TO DO
Every line from the one with "after CTS |" to the one with "-- kinds of", including those two, is to be copied exactly; all other lines of the entries below are left out.

(Stored data)
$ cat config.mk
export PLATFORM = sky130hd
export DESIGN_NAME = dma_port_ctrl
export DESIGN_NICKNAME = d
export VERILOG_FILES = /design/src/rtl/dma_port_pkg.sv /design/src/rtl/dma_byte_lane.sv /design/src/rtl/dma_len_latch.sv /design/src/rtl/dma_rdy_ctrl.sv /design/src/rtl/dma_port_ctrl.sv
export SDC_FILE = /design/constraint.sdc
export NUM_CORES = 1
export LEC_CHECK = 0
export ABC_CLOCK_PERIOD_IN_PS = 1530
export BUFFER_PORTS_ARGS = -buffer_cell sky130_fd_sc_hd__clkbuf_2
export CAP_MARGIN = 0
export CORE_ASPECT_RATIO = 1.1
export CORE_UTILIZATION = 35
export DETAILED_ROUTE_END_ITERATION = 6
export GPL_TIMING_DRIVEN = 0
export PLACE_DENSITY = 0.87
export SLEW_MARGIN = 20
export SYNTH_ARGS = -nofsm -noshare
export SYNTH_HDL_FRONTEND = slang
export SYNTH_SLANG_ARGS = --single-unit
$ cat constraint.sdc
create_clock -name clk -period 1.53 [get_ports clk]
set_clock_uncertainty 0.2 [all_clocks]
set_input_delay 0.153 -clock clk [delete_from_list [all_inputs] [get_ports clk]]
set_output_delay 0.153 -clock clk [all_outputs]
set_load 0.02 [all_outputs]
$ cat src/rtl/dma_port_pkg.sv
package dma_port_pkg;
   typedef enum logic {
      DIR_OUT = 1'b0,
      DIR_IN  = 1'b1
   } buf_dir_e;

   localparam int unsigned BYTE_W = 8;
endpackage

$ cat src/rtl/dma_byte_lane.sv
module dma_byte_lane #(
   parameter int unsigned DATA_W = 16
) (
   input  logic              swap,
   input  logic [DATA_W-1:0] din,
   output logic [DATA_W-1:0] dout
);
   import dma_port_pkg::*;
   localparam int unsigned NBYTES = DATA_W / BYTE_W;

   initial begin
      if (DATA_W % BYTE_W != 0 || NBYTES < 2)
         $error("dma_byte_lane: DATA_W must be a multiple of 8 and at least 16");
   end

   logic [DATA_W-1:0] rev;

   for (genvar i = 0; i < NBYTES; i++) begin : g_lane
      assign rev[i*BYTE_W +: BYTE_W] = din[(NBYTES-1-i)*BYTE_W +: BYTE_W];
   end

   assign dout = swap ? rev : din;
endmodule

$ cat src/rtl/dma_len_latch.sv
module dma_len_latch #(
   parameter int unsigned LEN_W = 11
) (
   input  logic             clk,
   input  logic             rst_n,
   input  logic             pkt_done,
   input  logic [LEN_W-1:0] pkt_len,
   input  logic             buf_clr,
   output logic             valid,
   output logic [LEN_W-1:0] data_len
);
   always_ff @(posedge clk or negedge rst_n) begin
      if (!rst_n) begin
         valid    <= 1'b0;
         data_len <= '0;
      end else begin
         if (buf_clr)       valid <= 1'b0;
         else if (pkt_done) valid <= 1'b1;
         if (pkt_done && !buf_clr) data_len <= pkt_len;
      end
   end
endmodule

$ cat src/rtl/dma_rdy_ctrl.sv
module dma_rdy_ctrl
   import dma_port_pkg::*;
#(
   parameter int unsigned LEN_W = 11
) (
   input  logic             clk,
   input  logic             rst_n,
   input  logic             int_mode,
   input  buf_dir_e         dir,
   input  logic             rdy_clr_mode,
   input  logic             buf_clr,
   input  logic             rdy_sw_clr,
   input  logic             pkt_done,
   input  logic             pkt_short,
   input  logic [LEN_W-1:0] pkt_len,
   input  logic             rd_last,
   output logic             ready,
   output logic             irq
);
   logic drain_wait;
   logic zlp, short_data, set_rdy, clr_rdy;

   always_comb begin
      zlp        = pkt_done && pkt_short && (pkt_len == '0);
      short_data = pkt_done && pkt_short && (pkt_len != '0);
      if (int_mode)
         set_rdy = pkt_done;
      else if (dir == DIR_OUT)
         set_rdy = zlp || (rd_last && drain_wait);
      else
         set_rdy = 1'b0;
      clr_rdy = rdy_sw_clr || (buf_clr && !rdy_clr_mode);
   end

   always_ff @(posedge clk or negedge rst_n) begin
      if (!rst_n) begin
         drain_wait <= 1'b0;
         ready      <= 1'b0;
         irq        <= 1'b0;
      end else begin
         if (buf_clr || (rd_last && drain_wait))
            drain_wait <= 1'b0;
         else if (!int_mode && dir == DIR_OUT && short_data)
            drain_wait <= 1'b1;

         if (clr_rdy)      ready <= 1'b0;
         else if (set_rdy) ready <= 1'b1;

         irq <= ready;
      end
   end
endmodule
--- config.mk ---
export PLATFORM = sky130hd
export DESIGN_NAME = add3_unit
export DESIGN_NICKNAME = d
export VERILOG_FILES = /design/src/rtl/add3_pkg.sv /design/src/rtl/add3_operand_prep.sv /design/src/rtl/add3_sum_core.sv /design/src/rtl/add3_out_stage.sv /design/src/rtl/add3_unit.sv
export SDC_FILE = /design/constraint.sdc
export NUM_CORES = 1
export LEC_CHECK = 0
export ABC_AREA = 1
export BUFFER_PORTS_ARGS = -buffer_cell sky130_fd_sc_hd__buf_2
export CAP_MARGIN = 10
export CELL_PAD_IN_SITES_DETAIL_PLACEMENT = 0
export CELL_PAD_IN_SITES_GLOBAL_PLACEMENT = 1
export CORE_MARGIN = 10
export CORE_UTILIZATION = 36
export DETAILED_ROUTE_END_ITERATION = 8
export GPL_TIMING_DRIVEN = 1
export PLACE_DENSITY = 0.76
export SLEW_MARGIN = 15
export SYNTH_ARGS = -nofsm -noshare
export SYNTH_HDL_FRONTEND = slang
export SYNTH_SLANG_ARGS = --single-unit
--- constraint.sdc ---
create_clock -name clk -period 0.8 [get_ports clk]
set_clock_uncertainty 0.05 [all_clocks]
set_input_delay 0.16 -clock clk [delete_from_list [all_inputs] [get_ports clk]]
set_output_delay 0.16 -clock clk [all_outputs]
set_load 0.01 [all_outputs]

...

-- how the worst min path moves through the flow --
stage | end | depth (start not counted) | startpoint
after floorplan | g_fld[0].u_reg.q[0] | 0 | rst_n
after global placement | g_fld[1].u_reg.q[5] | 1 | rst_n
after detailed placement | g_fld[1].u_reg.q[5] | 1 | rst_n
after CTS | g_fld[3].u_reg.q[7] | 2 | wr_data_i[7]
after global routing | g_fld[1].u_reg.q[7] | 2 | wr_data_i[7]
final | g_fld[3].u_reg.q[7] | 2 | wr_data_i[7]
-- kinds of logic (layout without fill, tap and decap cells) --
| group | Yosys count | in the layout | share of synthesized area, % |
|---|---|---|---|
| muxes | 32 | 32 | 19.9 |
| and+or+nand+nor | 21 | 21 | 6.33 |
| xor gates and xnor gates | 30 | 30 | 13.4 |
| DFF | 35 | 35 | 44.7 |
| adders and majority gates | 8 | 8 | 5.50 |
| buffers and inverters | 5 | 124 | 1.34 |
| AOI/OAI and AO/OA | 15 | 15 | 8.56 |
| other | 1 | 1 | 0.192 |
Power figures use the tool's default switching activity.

EXERCISE SOLUTION
after CTS | g_fld[3].u_reg.q[7] | 2 | wr_data_i[7]
after global routing | g_fld[1].u_reg.q[7] | 2 | wr_data_i[7]
final | g_fld[3].u_reg.q[7] | 2 | wr_data_i[7]
-- kinds of logic (layout without fill, tap and decap cells) --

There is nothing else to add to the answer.